The PPS analysis (Pearson χ2 test) revealed that the recurrence rate of gouty arthritis (joint swelling or pain) in the treatment group was lower than that in the control group. The specific values were: from baseline to the end of week 6, 32.14% and 48.28% in the treatment and control groups, respectively, P = 0.04; from the end of week 6 to the end of week 12, 22.02% and 50.88% in the treatment and control groups, respectively, P < 0.001; and from baseline to the end of week 12, 38.53% and 63.16% in the treatment and control groups, respectively, P = 0.003, Fig. 4 A and Supplementary Fig. 4A. The ITT analysis (Pearson χ2 test) revealed that the recurrence rate of gouty arthritis in the treatment group was lower than that in the control group. The specific values were: from baseline to the end of week 6, 30.77% and 44.44% in the treatment and control groups, respectively, P = 0.062; from the end of 6 to the end of week 12, 21.93% in the treatment and control groups, respectively; P = 0.000; and from baseline to the end of week 12, 39.50% and 63.16% in the treatment and control groups, respectively, P = 0.003, Fig. 4B and Supplementary Fig. 4B.

Figure 4.

Figure 4

Prevention of gouty arthritis recurrence by compound tufuling oral-liquid. (A) PPS analysis (Pearson χ2 test): from baseline to end of week 6, 32.14% and 48.28% in treatment and control group, respectively, P = 0.04; from end of week 6 to end of week 12, 22.02% and 50.88% in treatment and control group, respectively, P < 0.001; and from baseline to end of week 12, 38.53% and 63.16%in treatment and control group, P = 0.003. (B) ITT analysis (Pearson χ2 test): from baseline to end of week 6, 30.77% and 44.44% in treatment and control group, respectively, P = 0.062; from end of week 6 to end of week 12, 21.93% and 50.88% in treatment and control group, respectively, P < 0.001; and from baseline to end of week 12, 39.50% and 63.16% in treatment and control group, respectively, P = 0.003. ITT = intention-to-treat, PPS = per-protocol population set.

6.4. Safety

At week 0 and the end of week 12 after treatment, several laboratory indices including the blood cell count, alanine transaminase, aspartate transaminase, GLU), Scr, TC, TG, HDL-c, and occult blood stool were measured. Except for the leukocyte count, no obvious abnormalities or indications of worsening symptoms were observed in the 2 groups during the treatment. Fewer cases of leukopenia were observed in the treatment group than in the control group (3/139 and 7/71 in treatment and control group, respectively, P = 0.033, Table 3).

Table 3.

Incidence rates of abnormal laboratory indices (M [QR]).

6.4.

7. Discussion

Gout is a metabolic rheumatic disease caused by long-term abnormal purine metabolism. The developmental process of primary gout can be divided roughly into the hyperuricemia (without gouty symptoms), acute gout, and chronic gout (including the development of chronic gouty arthritis and gouty stones) phases. The prevalence of gout is increasing worldwide [6] and conventional medicines including colchicine, NSAIDS, allopurinol, and benzbromarone have some therapeutic effects on gout,[33] but they also have numerous side effects. For example, allopurinol is limited by an AE profile that includes hepatic, gastrointestinal, renal, hematological, and skin toxicities that occur in approximately 20% of patients. In addition, this drug may cause the death of 2% to 4% of patients with hypersensitivity reactions. Notably, patients tend to show low compliance and tolerance to these drugs, thereby limiting their long-term effectiveness. Consequently, there is an urgent need for the identification of new strategies to control acute gouty arthritis and the development of new drugs to lower sUA levels.[34,35]
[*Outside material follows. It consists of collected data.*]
<file path="src/rtl/tape_prefetch.sv">
// Purpose : SDRAM-to-TZX-player tape fetch engine with a small prefetch FIFO, rewind and end-of-tape.
// Latency : player request answered at the next edge when FIFO is non-empty; one cycle after the push when empty.
// Backpr. : reads are issued only while level<DEPTH and one at a time; player requests wait with no timeout.
//
// Ports:
//   clk_sys, reset_n          system clock, synchronous active-low reset
//   dl_active, dl_addr        download stream; image extent is taken from the last dl_addr seen
//   rewind                    one-cycle pulse, restarts playback at address 0
//   mem_rd/mem_addr/mem_ack/mem_data   SDRAM read port (level request, toggle completion)
//   req/ack/data              player toggle handshake, data valid once ack==req
//   tape_reset                registered player restart strobe
//   level, eot                FIFO occupancy, end of tape
module tape_prefetch #(
    parameter int ADDR_W     = 23,
    parameter int DEPTH_LOG2 = 3
) (
    input  logic                  clk_sys,
    input  logic                  reset_n,
    input  logic                  dl_active,
    input  logic [ADDR_W-1:0]     dl_addr,
    input  logic                  rewind,
    output logic                  mem_rd,
    output logic [ADDR_W-1:0]     mem_addr,
    input  logic                  mem_ack,
    input  logic [7:0]            mem_data,
    input  logic                  req,
    output logic                  ack,
    output logic [7:0]            data,
    output logic                  tape_reset,
    output logic [DEPTH_LOG2:0]   level,
    output logic                  eot
);

    localparam int DEPTH = 1 << DEPTH_LOG2;
    localparam int PTR_W = (DEPTH_LOG2 > 0) ? DEPTH_LOG2 : 1;
    localparam int LVL_W = DEPTH_LOG2 + 1;

    typedef enum logic {
        S_IDLE = 1'b0,
        S_READ = 1'b1
    } state_t;

    state_t              state;
    state_t              state_nxt;

    logic [ADDR_W-1:0]   fetch_addr;
    logic [ADDR_W-1:0]   last_addr;
    logic                loaded;
    logic                ack_seen;
    logic                discard;
    logic                dl_active_q;

    logic [7:0]          fifo_mem [DEPTH];
    logic [PTR_W-1:0]    wr_ptr;
    logic [PTR_W-1:0]    rd_ptr;

    logic                flush;
    logic                mem_toggle;
    logic                start_rd;
    logic                push;
    logic                pop;

    function automatic logic [PTR_W-1:0] ptr_inc(input logic [PTR_W-1:0] p);
        return (p == PTR_W'(DEPTH - 1)) ? '0 : p + PTR_W'(1);
    endfunction

    // Download and rewind both empty the FIFO and restart from address 0.
    assign flush      = dl_active | rewind;
    assign mem_toggle = (mem_ack != ack_seen);

    assign start_rd = (state == S_IDLE) & loaded & ~dl_active & ~rewind &
                      (level < LVL_W'(DEPTH)) & (fetch_addr <= last_addr);

    // A completion that races with a flush is dropped as well: the flush wins.
    assign push = (state == S_READ) & mem_toggle & ~discard & ~flush;
    // A pending player request survives a flush and is served after refill.
    assign pop  = (req != ack) & (level != '0) & ~flush;

    assign eot = loaded & (fetch_addr > last_addr) & (level == '0) & ~mem_rd;

    // Fetch FSM state register
    always_ff @(posedge clk_sys) begin
        if (!reset_n) begin
            state <= S_IDLE;
        end else begin
            state <= state_nxt;
        end
    end

    // Fetch FSM next state; the SDRAM port cannot abort, so READ always waits for its toggle
    always_comb begin
        state_nxt = state;
        case (state)
            S_IDLE: if (start_rd)   state_nxt = S_READ;
            S_READ: if (mem_toggle) state_nxt = S_IDLE;
            default:                state_nxt = S_IDLE;
        endcase
    end

    // FIFO storage, no reset needed: contents are only read below level
    always_ff @(posedge clk_sys) begin
        if (push) begin
            fifo_mem[wr_ptr] <= mem_data;
        end
    end

    always_ff @(posedge clk_sys) begin
        if (!reset_n) begin
            mem_rd      <= 1'b0;
            mem_addr    <= '0;
            ack         <= 1'b0;
            data        <= 8'h00;
            level       <= '0;
            tape_reset  <= 1'b1;
            loaded      <= 1'b0;
            fetch_addr  <= '0;
            last_addr   <= '0;
            discard     <= 1'b0;
            dl_active_q <= 1'b0;
            wr_ptr      <= '0;
            rd_ptr      <= '0;
            // Resynchronise to the current toggle level so a stale edge is never taken as a completion.
            ack_seen    <= mem_ack;
        end else begin
            dl_active_q <= dl_active;
            tape_reset  <= flush;

            // Image extent tracks the download; an empty download still leaves one byte at address 0.
            if (dl_active) begin
                last_addr <= dl_addr;
                loaded    <= 1'b0;
            end else if (dl_active_q) begin
                loaded    <= 1'b1;
            end

            if (start_rd) begin
                mem_rd   <= 1'b1;
                mem_addr <= fetch_addr;
            end

            if (state == S_READ) begin
                if (mem_toggle) begin
                    ack_seen <= mem_ack;
                    mem_rd   <= 1'b0;
                    discard  <= 1'b0;
                end else if (flush) begin
                    discard  <= 1'b1;
                end
            end

            if (flush) begin
                fetch_addr <= '0;
            end else if (push) begin
                fetch_addr <= fetch_addr + ADDR_W'(1);
            end

            if (pop) begin
                data <= fifo_mem[rd_ptr];
                ack  <= req;
            end

            if (flush) begin
                wr_ptr <= '0;
                rd_ptr <= '0;
                level  <= '0;
            end else begin
                if (push) wr_ptr <= ptr_inc(wr_ptr);
                if (pop)  rd_ptr <= ptr_inc(rd_ptr);
                if (push && !pop) begin
                    level <= level + LVL_W'(1);
                end else if (pop && !push) begin
                    level <= level - LVL_W'(1);
                end
            end
        end
    end

endmodule

</file>
<file path="config.mk">
export PLATFORM = sky130hd
export DESIGN_NAME = tape_prefetch
export DESIGN_NICKNAME = d
export VERILOG_FILES = /design/src/rtl/tape_prefetch.sv
export SDC_FILE = /design/constraint.sdc
export NUM_CORES = 1
export LEC_CHECK = 0
export ABC_AREA = 1
export CORE_UTILIZATION = 35
export CTS_BUF_LIST = sky130_fd_sc_hd__clkbuf_8
export CTS_CLUSTER_DIAMETER = 120
export DETAILED_ROUTE_END_ITERATION = 7
export GPL_ROUTABILITY_DRIVEN = 0
export HOLD_SLACK_MARGIN = 0.02
export SETUP_SLACK_MARGIN = 0.15
export SYNTH_ARGS = -nofsm -noshare
export SYNTH_HDL_FRONTEND = slang
export SYNTH_SLANG_ARGS = --single-unit
</file>
<file path="constraint.sdc">
create_clock -name clk_sys -period 4 [get_ports clk_sys]
set_input_delay 0.8 -clock clk_sys [delete_from_list [all_inputs] [get_ports clk_sys]]
set_output_delay 0.8 -clock clk_sys [all_outputs]
set_load 0.01 [all_outputs]
</file>
==> results_dict.tcl <==
set metrics [dict create \
    status "complete, no violations" \
    yosysWarnings 0 \
    layout-drive-gt1-share_pct 10.6 \
    routedWlPerCell_um 14.1 \
    routed_via_density 4.79 \
    synthesis.nets 883 \
    clock.fmax_mhz 302 \
    ys_seq_elements 159 \
    start_util_pct 35.7 \
    timing.critical_path.from "fetch_addr[10]$_SDFFE_PP0P_" \
    post_cts_resized 0 \
    irDropWorstVdd_mv 0.224 \
    dieArea_um2 21200 \
    cp_max_fo 5 \
    clk_pin_slew_ns 0.10 \
    setup_viol_count_final 0 \
    io_buffers 75 \
    clock_path_buffers 2 \
    core_um2 20200 \
    pin_count 76 \
    hold_buffers 0 \
    rows 52 \
    drtPass1Iterations 5 \
    layout_min_cycle_time_ns 3.31 \
    htree_levels 4 \
    hold_violations 0 \
    drt-total-wl_um 16500 \
    insertion_delay_ns 0.45 \
    worst_pin_slew_ns 0.809 \
    p_leak_nw 3.26 \
    skew_ns 0.0159 \
    die_h_um 146 \
    worstPathArrival_ns 2.51 \
    track_usage_pct 16.3 \
    num_antenna_cells 0 \
    hpwl_um 11600 \
    syn_area_um2 7230 \
    synthDistinctLibCells 42 \
    synthAdderAreaFrac_pct 5.64 \
    yosysTopAreaCellShare_pct 27.0 \
    synth_compound_area_share_pct 13.7 \
    finalSetupTns_ns 0 \
    post_cts_buffers 0 \
    drt_iter0_markers 314 \
    synth-simple-area-share_pct 20.0 \
    drv_cap 0 \
    yosys.area.top_type "edfxtp_1" \
    cts-root-buf "clkbuf_8" \
    grt_pass1_wl_um 27200 \
    startpoint_type "flip-flop" \
    maxSlewViolCount 0 \
    syn_avg_cell_area_um2 8.88 \
    cts_buffers 17 \
    synthMuxAreaShare_pct 0 \
    antenna_found_initial 0 \
    cts_tree "yes" \
    fin_ws_ns 0.689 \
    grt_pass1_vias 5386 \
    grt_overflow 0 \
    grt_max_degree 48 \
    final_nets 959 \
    synth_xor_area_share_pct 0.485 \
    critPathKind "reg -> out" \
    die_w_um 146 \
    cts_sinks 159 \
    drc 0 \
    postSynthCellCount 814 \
    rsz0062_at_grt "false" \
    route.antenna.remaining_nets 0 \
    hp-class "reg -> reg" \
    dp_worst_setup_slack_ns 0.571 \
    end_kind "primary output" \
    num_vias 5622 \
    ys_seq_area_share_pct 53.0 \
    required_ns 3.20 \
    hold_start "dl_active_q$_SDFF_PN0_" \
    fin_crit_sh_pct 82.8 \
    area_growth_pct 20.5 \
    worstReg2RegStart "level[0]$_SDFFE_PP0P_" \
    maxSlewHeadroom_pct 46.0 \
    synth_top_family_by_area "simple AND/OR/NAND/NOR gates" \
    power.density_nw_per_um2 363 \
    netlist_top_cells_area "edfxtp_1 (27%), dfxtp_1 (26%), nand2_1 (7.6%)" \
]
==> Yosys cell counts <==
| cell | n |
|---|---|
| a211oi_1 | 1 |
| a21o_1 | 2 |
| a21oi_1 | 45 |
| a21oi_2 | 19 |
| a22o_1 | 1 |
| a22oi_1 | 1 |
| a31oi_1 | 2 |
| buf_1 | 2 |
| buf_2 | 12 |
| buf_4 | 1 |
| buf_6 | 3 |
| clkbuf_1 | 16 |
| clkinv_2 | 1 |
| dfxtp_1 | 94 |
| edfxtp_1 | 65 |
| fa_1 | 1 |
| ha_1 | 31 |
| inv_1 | 87 |
| inv_2 | 5 |
| nand2_1 | 146 |
| nand2_2 | 4 |
| nand2_4 | 1 |
| nand3_1 | 41 |
| nand3b_2 | 1 |
| nand4_1 | 8 |
| nor2_1 | 93 |
| nor2_2 | 5 |
| nor2_4 | 4 |
| nor3_1 | 14 |
| nor3_2 | 3 |
| nor3_4 | 3 |
| nor3b_2 | 1 |
| o211a_1 | 1 |
| o211ai_1 | 8 |
| o21a_1 | 1 |
| o21ai_0 | 69 |
| o21ai_1 | 1 |
| o221ai_1 | 8 |
| o22ai_1 | 8 |
| or2_1 | 1 |
| xnor2_1 | 1 |
| xor2_1 | 3 |
==> logic make-up (layout without fill, tap and decap cells) <==
logic type	after synthesis	count (layout)
flops	159	159
compound gates	167	167
simple gates	325	325
buf+inv	127	216
fa+ha+maj	32	32
xor+xnor	4	4
==> worst paths after layout <==
kind	endpoint	slack, ns	cells after the start
worst max register to register	level[3]$_SDFFE_PP0P_	1.38	15
worst min register to register	loaded$_SDFFE_PP0P_	0.45	2
worst min-delay path	loaded$_SDFFE_PP0P_	0.45	2
worst max-delay path	eot	0.69	10
==> cell type report <==
class	instances	area, um^2
Clock inverter	15	201
Timing Repair Buffer	91	871
Inverter	93	350
Tap cell	270	338
Sequential cell	159	3830
Fill cell	2018	11500
Clock buffer	17	234
Multi-Input combinational cell	528	2890
==> flip-flops by register name (all words and copies together) (netlist names) <==
name         cells
fifo_mem        64
fetch_addr      23
last_addr       23
mem_addr        23
data             8
level            4
rd_ptr           3
wr_ptr           3
ack              1
ack_seen         1
discard          1
dl_active_q      1
loaded           1
mem_rd           1
state            1
tape_reset       1
==> cell usage in the layout (no fill, tap or decap), types with 14 or more instances in the layout <==
master,count
nand2_1,146
dfxtp_1,94
nor2_1,92
inv_1,87
clkdlybuf4s50_1,75
o21ai_0,69
edfxtp_1,65
a21oi_1,45
nand3_1,41
ha_1,31
a21oi_2,19
clkbuf_8,17
buf_4,16
nor3_1,14
==> stage by stage <==
step	power, W	hold WS (ns)	util [%]	std cells	area, um^2
finish	0.00316	0.454	43.1	1173	8710
global route	0.00328	0.503	43.1	1173	8710
CTS	0.00319	0.452	43.1	1173	8710
detailed placement	0.00191	0.438	40.9	1141	8280
global placement	0.00191	0.428	40.9	1141	8280
floorplan	0.00183	0.425	-	814	7230
==> where the power goes <==
group,switching [W],internal [W]
logic,0.0000890,0.0000710
clock network,0.000651,0.000642
registers,0.00000729,0.00170
==> layer usage <==
layer	up-vias	GRT usage, %	part of all wire (%)	routed length [um]
li1	2886	-	-	-
met1	2608	20.3	45	7450
met2	108	28.4	49	8120
met3	20	3.01	4.0	657
met4	0	5.42	1.5	255
met5	-	0	0	0
==> worst max-delay path, stage by stage, from the launching register on <==
cell	delay (ns)
dfxtp_1	0.36
ha_1	0.31
nand2_1	0.07
nor2_1	0.21
nand2_1	0.08
nor2_1	0.09
nand2_1	0.06
nand3_1	0.08
nand2_2	0.09
nor3_2	0.14
clkdlybuf4s50_1	0.56
(Power assumes the default switching activity.)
Based on previous studies,[2730] we adopted a double-blind, placebo-controlled, multicenter, randomized trial design to determine the effect of CoTOL. Our results indicate that the decrease in the sUA level of the treatment group was significantly higher than that of the control group. Furthermore, the frequency of recurrent joint swelling or pain in the treatment group was obviously lower than that in the control group, whereas the number of patients with an exacerbated white blood cell count was lower in the treatment group than it was in the control group. In addition, severe AEs did not occur in either group. Two and 8 patients in the treatment and control groups, respectively, experienced mild AEs. Therefore, our results indicate that CoTOL reduced the sUA levels of patients in the intercritical and chronic gout phases and prevented the recurrence of acute gouty arthritis with a better efficiency than the placebo did.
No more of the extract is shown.